(TASK INPUTS begins)

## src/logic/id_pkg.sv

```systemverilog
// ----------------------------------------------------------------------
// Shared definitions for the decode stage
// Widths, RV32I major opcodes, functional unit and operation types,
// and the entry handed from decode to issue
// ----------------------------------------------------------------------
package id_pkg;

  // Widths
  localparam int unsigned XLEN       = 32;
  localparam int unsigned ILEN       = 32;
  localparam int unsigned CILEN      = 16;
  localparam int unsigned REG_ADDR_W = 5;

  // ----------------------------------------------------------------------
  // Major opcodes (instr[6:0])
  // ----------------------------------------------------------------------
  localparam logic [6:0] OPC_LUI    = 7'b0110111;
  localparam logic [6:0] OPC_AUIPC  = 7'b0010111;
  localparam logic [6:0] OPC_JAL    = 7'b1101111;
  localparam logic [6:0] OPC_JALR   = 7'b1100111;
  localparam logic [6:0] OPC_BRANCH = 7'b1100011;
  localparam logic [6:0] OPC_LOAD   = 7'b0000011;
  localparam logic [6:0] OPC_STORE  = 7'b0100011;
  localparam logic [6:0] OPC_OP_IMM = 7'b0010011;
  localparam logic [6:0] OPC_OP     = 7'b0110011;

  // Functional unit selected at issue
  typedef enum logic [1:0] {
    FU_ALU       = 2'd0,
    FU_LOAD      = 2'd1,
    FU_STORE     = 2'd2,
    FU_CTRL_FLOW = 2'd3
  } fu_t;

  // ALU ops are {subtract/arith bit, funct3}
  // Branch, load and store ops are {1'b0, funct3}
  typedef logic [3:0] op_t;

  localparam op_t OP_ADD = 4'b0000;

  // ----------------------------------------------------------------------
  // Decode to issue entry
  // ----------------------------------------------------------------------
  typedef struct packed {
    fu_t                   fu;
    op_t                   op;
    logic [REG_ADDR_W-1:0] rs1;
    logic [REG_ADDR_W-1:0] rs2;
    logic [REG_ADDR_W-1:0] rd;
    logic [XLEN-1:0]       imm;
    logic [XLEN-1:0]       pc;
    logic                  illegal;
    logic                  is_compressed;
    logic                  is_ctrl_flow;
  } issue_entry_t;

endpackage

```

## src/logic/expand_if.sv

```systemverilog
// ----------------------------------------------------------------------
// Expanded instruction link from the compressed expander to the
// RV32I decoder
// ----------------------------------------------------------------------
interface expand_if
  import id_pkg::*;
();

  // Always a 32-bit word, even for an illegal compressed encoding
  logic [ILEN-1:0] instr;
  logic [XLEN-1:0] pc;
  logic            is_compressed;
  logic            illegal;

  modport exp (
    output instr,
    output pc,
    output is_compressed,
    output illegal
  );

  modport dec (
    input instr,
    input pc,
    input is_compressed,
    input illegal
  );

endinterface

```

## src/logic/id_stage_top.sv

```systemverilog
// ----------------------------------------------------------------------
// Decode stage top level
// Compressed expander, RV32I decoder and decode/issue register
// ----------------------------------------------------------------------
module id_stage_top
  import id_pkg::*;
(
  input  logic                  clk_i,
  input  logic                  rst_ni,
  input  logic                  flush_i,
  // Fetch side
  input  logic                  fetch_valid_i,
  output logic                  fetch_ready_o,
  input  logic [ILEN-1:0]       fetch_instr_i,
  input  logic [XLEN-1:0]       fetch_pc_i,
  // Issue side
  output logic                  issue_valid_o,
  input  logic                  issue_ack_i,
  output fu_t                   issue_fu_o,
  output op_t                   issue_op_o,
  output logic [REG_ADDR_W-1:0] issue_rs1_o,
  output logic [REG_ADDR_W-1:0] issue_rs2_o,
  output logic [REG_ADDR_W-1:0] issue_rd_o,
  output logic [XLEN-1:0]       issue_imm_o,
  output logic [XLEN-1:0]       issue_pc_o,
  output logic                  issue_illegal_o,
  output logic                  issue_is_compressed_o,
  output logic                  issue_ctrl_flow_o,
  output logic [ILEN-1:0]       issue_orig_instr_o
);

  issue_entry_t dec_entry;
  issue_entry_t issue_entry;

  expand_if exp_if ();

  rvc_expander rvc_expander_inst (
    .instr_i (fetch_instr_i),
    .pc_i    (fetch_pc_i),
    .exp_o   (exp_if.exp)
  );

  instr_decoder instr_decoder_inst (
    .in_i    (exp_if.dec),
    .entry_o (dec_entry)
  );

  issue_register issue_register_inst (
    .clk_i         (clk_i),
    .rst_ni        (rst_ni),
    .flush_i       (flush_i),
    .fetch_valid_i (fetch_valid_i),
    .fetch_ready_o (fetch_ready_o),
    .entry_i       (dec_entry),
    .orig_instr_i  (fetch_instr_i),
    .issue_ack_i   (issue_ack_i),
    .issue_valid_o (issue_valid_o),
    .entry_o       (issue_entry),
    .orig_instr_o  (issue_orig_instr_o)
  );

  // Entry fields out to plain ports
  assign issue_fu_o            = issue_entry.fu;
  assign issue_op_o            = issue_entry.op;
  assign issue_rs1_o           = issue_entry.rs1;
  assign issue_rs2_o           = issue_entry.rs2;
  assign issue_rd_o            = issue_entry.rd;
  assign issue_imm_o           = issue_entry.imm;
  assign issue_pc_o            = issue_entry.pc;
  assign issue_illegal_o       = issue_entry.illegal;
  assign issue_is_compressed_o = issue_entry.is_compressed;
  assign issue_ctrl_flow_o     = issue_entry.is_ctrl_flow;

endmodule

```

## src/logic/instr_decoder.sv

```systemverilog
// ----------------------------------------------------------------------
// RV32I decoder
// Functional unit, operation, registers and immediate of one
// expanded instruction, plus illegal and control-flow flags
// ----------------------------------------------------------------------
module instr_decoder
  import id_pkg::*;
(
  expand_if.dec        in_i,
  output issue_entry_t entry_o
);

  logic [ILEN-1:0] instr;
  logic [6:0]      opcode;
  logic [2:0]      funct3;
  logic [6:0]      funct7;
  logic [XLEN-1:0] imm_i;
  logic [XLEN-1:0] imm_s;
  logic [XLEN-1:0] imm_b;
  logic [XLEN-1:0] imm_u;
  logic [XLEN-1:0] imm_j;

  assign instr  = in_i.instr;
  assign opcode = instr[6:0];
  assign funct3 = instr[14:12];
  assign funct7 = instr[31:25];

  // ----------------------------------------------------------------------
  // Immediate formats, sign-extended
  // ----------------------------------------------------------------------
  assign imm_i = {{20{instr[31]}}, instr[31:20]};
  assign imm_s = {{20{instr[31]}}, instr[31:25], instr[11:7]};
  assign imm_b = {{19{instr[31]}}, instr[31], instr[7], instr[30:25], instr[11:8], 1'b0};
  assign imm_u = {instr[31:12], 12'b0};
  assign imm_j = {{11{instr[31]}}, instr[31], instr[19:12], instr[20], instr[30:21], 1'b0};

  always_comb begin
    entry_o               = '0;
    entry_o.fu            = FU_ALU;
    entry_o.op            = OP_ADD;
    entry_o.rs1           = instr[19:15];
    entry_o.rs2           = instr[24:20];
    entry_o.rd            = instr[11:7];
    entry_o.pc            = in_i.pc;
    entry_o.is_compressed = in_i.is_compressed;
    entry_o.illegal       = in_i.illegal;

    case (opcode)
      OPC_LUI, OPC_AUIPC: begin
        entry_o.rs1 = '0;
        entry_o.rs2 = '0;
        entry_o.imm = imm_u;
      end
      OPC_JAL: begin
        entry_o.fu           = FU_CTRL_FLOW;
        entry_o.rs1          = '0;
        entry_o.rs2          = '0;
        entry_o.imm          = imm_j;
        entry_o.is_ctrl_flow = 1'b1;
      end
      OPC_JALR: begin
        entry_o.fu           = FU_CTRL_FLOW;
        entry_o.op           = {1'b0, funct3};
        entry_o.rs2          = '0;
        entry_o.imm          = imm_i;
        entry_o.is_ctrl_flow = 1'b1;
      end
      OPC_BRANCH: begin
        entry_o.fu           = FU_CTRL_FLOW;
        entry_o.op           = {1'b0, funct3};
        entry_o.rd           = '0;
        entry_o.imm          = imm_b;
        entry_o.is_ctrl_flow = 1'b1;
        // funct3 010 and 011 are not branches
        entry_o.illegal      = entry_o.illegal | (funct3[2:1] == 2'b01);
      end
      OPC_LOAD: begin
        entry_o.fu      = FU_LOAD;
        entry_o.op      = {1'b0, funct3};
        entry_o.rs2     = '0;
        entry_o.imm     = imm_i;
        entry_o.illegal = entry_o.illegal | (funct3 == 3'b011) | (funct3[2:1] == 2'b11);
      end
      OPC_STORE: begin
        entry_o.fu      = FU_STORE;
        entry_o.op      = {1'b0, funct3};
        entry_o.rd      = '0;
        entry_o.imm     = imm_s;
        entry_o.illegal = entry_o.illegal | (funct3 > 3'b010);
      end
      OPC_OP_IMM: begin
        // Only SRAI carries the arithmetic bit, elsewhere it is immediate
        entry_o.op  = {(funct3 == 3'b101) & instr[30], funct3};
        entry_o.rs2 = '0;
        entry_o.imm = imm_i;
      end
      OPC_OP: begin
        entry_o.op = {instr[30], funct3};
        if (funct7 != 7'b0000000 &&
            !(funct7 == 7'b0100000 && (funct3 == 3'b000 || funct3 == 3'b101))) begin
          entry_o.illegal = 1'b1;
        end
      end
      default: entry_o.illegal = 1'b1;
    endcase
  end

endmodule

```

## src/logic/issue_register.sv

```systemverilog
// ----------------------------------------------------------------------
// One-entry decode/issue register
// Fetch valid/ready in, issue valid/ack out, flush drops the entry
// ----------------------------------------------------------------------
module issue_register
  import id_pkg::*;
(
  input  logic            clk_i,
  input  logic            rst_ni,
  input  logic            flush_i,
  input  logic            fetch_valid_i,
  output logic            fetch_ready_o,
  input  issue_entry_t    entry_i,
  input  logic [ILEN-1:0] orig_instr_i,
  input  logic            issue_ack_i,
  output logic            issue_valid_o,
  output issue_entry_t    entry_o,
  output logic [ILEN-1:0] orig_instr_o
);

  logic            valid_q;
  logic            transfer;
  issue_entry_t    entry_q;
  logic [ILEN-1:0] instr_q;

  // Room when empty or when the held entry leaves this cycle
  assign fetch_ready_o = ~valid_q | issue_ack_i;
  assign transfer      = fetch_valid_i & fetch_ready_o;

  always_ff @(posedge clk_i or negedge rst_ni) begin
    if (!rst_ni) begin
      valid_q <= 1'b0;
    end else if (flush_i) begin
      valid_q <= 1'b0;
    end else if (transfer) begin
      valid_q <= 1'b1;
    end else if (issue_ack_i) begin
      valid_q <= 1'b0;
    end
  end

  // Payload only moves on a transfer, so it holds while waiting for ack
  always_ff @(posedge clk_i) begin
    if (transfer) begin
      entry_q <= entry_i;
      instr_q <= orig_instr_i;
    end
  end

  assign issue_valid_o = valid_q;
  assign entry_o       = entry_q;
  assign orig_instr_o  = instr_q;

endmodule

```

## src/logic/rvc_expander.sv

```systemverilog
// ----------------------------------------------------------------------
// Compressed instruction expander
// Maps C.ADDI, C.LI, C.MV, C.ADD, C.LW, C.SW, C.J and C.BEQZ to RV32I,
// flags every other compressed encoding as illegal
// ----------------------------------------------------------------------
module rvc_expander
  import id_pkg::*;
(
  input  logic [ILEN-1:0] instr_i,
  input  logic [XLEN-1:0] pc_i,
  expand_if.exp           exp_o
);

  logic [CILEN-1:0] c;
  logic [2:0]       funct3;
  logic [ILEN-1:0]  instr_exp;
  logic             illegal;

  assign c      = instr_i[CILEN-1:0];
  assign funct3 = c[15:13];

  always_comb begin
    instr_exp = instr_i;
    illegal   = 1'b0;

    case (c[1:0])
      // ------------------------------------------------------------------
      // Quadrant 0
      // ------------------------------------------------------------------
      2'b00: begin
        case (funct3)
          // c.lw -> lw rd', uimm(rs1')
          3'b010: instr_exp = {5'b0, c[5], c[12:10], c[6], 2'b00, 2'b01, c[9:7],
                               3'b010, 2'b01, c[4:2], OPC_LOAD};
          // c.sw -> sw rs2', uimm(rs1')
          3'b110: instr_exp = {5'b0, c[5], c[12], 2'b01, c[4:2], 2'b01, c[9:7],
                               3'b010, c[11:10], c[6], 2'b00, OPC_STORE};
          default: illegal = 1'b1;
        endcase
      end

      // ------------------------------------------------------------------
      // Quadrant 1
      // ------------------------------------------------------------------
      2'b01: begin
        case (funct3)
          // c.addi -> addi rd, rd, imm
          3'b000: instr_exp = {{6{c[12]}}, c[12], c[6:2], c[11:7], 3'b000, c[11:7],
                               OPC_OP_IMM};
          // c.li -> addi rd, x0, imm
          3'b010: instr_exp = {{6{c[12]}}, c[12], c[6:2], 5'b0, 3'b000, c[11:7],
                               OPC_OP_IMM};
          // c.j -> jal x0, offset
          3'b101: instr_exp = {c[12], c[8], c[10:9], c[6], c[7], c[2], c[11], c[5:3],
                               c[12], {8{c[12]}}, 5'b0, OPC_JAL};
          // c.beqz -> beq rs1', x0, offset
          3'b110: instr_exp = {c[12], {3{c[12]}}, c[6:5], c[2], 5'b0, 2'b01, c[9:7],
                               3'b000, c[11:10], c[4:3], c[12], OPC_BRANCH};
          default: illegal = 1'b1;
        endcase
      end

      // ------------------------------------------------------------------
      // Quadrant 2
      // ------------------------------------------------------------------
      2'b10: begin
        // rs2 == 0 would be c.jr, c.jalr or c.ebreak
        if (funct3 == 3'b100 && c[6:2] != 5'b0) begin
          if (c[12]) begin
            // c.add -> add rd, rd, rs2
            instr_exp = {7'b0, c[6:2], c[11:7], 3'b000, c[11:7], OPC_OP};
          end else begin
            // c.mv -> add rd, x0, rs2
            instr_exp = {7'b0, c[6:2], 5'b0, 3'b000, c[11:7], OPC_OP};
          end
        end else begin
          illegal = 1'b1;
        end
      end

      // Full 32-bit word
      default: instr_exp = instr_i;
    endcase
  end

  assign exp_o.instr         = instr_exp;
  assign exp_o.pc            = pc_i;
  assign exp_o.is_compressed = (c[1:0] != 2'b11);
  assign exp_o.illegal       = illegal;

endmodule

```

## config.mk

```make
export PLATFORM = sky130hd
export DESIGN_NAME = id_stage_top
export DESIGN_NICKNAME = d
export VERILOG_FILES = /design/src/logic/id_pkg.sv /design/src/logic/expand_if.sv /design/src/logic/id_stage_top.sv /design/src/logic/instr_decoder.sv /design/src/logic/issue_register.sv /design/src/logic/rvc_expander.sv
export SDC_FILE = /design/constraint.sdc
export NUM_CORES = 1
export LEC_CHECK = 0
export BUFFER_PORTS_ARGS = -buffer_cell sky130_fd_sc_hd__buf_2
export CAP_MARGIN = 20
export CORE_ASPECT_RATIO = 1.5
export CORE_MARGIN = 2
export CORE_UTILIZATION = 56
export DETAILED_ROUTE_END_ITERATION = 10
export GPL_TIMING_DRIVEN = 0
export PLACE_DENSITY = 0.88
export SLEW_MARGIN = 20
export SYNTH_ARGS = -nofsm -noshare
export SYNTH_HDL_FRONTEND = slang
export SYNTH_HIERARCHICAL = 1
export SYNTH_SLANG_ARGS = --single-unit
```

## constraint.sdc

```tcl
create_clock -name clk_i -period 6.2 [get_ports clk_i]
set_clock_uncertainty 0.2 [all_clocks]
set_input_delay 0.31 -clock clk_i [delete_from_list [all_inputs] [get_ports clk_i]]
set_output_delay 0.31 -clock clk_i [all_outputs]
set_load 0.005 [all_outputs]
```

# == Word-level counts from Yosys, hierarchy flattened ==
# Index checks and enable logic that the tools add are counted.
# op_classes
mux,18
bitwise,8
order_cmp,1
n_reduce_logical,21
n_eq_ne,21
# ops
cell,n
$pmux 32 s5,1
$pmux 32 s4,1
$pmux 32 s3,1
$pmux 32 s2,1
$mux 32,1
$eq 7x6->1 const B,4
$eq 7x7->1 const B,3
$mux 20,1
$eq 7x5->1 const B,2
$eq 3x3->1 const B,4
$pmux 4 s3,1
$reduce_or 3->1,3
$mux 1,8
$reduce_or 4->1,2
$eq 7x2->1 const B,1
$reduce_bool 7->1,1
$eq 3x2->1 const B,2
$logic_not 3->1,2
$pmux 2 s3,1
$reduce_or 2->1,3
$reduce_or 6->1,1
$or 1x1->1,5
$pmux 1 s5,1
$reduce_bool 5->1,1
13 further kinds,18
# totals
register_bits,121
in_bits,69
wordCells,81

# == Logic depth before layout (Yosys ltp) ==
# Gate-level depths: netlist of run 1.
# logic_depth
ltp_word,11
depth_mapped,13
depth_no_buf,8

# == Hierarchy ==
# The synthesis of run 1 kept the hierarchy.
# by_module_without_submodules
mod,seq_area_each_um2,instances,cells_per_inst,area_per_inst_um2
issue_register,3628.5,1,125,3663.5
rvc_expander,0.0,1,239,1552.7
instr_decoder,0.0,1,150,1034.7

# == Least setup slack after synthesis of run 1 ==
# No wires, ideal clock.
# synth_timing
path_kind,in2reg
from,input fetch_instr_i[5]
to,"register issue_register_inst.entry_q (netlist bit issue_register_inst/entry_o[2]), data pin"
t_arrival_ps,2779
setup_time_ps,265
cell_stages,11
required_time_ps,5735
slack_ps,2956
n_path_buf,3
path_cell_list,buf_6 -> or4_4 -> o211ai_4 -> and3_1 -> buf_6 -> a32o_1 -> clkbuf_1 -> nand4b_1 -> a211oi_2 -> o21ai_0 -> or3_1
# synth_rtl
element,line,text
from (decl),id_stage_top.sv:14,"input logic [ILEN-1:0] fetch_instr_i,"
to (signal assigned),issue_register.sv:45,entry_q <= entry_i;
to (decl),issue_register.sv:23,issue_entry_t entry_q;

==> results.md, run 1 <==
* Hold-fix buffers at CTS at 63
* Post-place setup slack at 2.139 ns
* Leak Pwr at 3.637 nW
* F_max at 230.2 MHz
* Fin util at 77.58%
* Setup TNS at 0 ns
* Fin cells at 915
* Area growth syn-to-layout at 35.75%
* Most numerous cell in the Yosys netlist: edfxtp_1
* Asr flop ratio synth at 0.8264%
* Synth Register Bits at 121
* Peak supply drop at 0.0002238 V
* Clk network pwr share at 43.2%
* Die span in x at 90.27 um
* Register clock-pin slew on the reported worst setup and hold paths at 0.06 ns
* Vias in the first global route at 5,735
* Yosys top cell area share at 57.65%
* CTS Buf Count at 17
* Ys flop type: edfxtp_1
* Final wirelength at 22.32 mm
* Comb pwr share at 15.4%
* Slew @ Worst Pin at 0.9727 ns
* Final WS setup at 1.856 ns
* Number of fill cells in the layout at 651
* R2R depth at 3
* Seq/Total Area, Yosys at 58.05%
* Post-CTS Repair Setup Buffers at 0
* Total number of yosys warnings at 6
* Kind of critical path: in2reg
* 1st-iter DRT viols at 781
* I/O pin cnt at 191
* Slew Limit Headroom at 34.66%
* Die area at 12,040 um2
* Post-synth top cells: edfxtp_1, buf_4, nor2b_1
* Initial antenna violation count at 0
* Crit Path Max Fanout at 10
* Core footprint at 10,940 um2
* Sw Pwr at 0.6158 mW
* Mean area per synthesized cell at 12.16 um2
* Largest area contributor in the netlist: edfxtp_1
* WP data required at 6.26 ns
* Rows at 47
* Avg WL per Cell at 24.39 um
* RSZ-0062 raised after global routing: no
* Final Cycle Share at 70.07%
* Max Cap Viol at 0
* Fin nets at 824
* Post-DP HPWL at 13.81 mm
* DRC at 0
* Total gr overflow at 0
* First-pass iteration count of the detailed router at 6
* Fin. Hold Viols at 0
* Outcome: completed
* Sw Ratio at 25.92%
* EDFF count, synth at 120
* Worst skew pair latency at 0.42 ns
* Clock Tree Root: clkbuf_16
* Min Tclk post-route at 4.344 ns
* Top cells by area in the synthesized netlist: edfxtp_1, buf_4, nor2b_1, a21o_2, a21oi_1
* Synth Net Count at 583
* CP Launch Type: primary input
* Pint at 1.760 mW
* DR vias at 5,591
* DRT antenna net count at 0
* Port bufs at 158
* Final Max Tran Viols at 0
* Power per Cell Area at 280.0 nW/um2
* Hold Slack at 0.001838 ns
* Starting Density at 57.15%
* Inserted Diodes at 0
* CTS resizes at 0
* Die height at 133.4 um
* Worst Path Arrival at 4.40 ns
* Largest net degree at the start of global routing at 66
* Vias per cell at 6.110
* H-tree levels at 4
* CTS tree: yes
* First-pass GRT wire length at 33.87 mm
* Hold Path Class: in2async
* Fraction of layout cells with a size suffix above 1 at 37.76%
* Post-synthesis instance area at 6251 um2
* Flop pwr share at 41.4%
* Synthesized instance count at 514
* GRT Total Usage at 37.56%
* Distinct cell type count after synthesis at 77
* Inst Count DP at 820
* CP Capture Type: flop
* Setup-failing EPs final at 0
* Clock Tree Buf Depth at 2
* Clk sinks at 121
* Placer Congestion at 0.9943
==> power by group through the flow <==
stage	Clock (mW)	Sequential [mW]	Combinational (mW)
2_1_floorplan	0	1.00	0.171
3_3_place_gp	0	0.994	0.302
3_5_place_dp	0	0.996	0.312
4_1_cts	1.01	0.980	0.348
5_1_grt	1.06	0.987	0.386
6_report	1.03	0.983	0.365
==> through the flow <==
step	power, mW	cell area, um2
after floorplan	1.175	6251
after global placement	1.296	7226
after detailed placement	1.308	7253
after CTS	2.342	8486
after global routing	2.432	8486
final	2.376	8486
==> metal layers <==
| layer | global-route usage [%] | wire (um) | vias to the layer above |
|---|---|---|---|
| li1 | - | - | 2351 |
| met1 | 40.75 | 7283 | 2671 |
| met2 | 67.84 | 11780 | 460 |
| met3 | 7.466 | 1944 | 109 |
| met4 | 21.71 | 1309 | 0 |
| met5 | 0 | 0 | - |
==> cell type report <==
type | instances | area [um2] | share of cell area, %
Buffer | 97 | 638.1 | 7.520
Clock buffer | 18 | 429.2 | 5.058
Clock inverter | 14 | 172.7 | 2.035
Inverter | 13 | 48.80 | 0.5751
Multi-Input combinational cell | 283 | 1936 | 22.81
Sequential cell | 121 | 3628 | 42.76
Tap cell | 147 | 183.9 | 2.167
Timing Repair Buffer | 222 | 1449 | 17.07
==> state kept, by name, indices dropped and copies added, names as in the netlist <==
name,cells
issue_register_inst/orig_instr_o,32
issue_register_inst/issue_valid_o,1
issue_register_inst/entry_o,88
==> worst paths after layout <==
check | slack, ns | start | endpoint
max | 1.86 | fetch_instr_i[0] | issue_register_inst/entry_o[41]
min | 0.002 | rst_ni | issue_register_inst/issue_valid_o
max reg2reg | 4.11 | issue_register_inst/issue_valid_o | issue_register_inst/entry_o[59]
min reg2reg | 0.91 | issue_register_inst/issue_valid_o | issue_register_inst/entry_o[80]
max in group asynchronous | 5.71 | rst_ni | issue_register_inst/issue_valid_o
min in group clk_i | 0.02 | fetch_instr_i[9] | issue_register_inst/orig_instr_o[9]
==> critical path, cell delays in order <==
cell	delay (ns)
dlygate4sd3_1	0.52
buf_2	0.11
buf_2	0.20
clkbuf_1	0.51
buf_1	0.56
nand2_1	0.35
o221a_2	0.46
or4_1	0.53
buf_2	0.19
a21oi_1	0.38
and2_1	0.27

(TASK INPUTS ends)

PROBLEM:
Gather from the entries above all lines that include the string "offset".

SOLUTION BELOW:
          // c.j -> jal x0, offset
          // c.beqz -> beq rs1', x0, offset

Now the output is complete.